To find the angular momentum of an electron in the hydrogen atom, we can use the formula:
L = n * h / (2 * π)
where L is the angular momentum, n is the principal quantum number, h is Planck's constant, and π is a mathematical constant approximately equal to 3.14159.
First, we need to determine the value of n for the electron in the 3.4 eV energy state.

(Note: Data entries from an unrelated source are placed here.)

From an optimization exercise on the open Yosys and OpenROAD flow, aimed at small area and a short achievable clock period; shortcuts taken in it are not production practice.
In this exercise RTL edits were held to simulation tests only and were not proved equivalent to the original.
No activity file was given, so power comes from the tool's default toggle rates.

==> flow/design.v (excerpt) <==
module lookahead_sw_alloc (
    input  wire           clk,
    input  wire           arst_n,
    input  wire [149:0]   req,
    input  wire [239:0]   age,
    input  wire [15:0]    credit_return_in,
    output wire [14:0]    sel_vc,
    output wire [14:0]    sel_pc,
    output wire [9:0]     vc_new,
    output wire [15:0]    credit_return_out,
    output wire [24:0]    uppv,
    output wire [3:0]     grant_new
);
Size in the first run: about 2,400 cells after synthesis, roughly 48 flip-flops.
make LEC_CHECK=0 ABC_AREA=1 CAP_MARGIN=20 CORE_MARGIN=2 CORE_UTILIZATION=40 SLEW_MARGIN=20 finish   # period 29.0 ns
run.sh (not shown) runs the stock make flow with config.mk's settings and CLKGATE_MAP_FILE= SYNTH_SCRIPT=/design/flow/synth_recipe.tcl, a recipe that flattens the netlist after the stock synthesis.
The baseline produced a clean layout.
==> next run, changes <==
==> flow/flow/run.sh (new file) <==
#!/bin/bash
# Standard layout, except that synthesis maps the logic with an area-first
# ABC script (flow/abc_min.script) in place of ORFS's. Everything else,
# registers included, is the standard synthesis and flow.
set -euo pipefail
W=$(pwd)
F=$W/flow
{
    echo "proc abc {args} {"
    echo "    set i [lsearch -exact \$args -script]"
    echo "    if {\$i >= 0} { lset args [expr {\$i + 1}] $F/abc_min.script }"
    echo "    yosys abc {*}\$args"
    echo "}"
    cat "$W/synth_recipe.tcl"
} > "$W/own_synth.tcl"
sed "s#SYNTH_SCRIPT=[^ ]*#SYNTH_SCRIPT=$W/own_synth.tcl#" "$W/standard.sh" > "$W/own_standard.sh"
bash "$W/own_standard.sh" synth > "$W/synth.log" 2>&1
bash "$W/own_standard.sh" > "$W/layout.log" 2>&1
==> flow/flow/abc_min.script (new file) <==
strash
&get -n
&dch -f
&nf -R 1000
&put
==> flow/standard.sh (new file) <==
#!/bin/bash
# synth_recipe.tcl (not shown) runs the flow's synth.tcl, then flattens the netlist and writes it again
# the make line also repeats each setting of config.mk as NAME=value (left out here)
make -C /OpenROAD-flow-scripts/flow DESIGN_CONFIG=/design/flow/config.mk WORK_HOME=/design/flow/orfs CLKGATE_MAP_FILE= SYNTH_SCRIPT=/design/flow/synth_recipe.tcl "${@:-finish}"
removed: flow/run.sh
- cell count goes down by about 40%
- register-to-register slack loses 0.55 ns
- critical path depth goes down by 16
- final area goes down by about 20%
- sequential cell count is unchanged
- non-clock buffer count goes up by 4
- sequential power goes up by about 10%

We can use the formula for the energy of an electron in a hydrogen atom:
E = -13.6 eV / n^2
where E is the energy of the electron and -13.6 eV is the energy of the electron in the ground state of the hydrogen atom.
Solving for n, we get:
n^2 = (-13.6 eV) / E
n^2 = (-13.6 eV) / (3.4 eV)
n^2 = 4
n = 2
Therefore, the electron is in the second energy level of the hydrogen atom.

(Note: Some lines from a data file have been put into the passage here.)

This design comes from an exercise in tuning for small area, a short achievable clock period and few clock cycles on the open sky130 flow, not from production work.
In this exercise RTL edits were held to simulation tests only and were not proved equivalent to the original.
Power and IR drop assume default switching activity.

## P
==> flow/design.v (excerpt) <==
module act_buffer_sparse #(
  parameter int DATA_WIDTH = 8,
  parameter int NUM_COL    = 16,
  parameter int DEPTH      = 32,
  parameter int IDX_WIDTH  = $clog2(NUM_COL),
  parameter int ADDR_WIDTH = $clog2(DEPTH)
) (
  input  logic                             clk,
  input  logic                             reset,
  input  logic                             mode,
  input  logic                             wr_valid,
  output logic                             wr_ready,
  input  logic [NUM_COL-1:0]               wr_flag,
  input  logic [NUM_COL*DATA_WIDTH-1:0]    wr_data,
  input  logic                             rd_start,
  output logic                             rd_busy,
  output logic                             out_valid,
  input  logic                             out_ready,
  output logic [IDX_WIDTH-1:0]             out_index,
  output logic [DATA_WIDTH-1:0]            out_serial,
  output logic [NUM_COL*DATA_WIDTH-1:0]    out_parallel,
  output logic [NUM_COL-1:0]               out_flag,
  output logic [IDX_WIDTH:0]               row_nnz,
  output logic                             row_done,
  output logic [ADDR_WIDTH:0]              count,
  output logic                             empty,
  output logic                             full
);
Size in the first run: about 6,100 cells after synthesis, about 320 I/O pins, roughly 0.15 mm^2 of cells after synthesis.
Settings: LEC_CHECK=0, CAP_MARGIN=20, CORE_MARGIN=2, CORE_UTILIZATION=60, CTS_CLUSTER_DIAMETER=90, CTS_CLUSTER_SIZE=35, SETUP_SLACK_MARGIN=5, SLEW_MARGIN=20, SYNTH_MEMORY_MAX_BITS=8192; clock period 8.0 ns.
run.sh (not shown) runs the stock make flow with config.mk's settings and CLKGATE_MAP_FILE= SYNTH_SCRIPT=/design/flow/synth_recipe.tcl, a recipe that flattens the netlist after the stock synthesis.
Testbench counts of P, summed over its fixed seeds: cycles 26,800.
What Q does differently from P at the input level:
- a deleted CTS_CLUSTER_SIZE that had been 35
- a deleted CTS_CLUSTER_DIAMETER that had been 90
## What came out
- Going from P to Q, count of clock-buffer cells in the layout grows by 372.
- The met2 capacity usage during global routing in Q sits 1.4 points above the value recorded for P.
- The total power in Q is 1.2 times that in P.
- Re tapcell count: no difference whatsoever between Q and P.
- A slowest library cell on the worst path of fa_1 is what P shows, while dfxtp_4 belongs to Q.
- The fill cell instance count of the final layout number comes out higher for P vs Q.
- Delta (Q minus P): clock transition time at the flip-flop clock pins of the worst setup and hold paths saw a decrease, path length in cells of the critical path -8.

Now, we can calculate the angular momentum using the formula above. Substituting the values, we get:
L = 2 * h / (2 * π)
L = h / π
We can approximate π as 3.14159 and use the value of Planck's constant as h = 6.626 x 10^-34 J s. Substituting these values, we get:
L = (6.626 x 10^-34 J s) / (3.14159)
L = 2.104 x 10^-34 J s
Therefore, the angular momentum of the electron in the second energy level of the hydrogen atom is 2.104 x 10^-34 J s.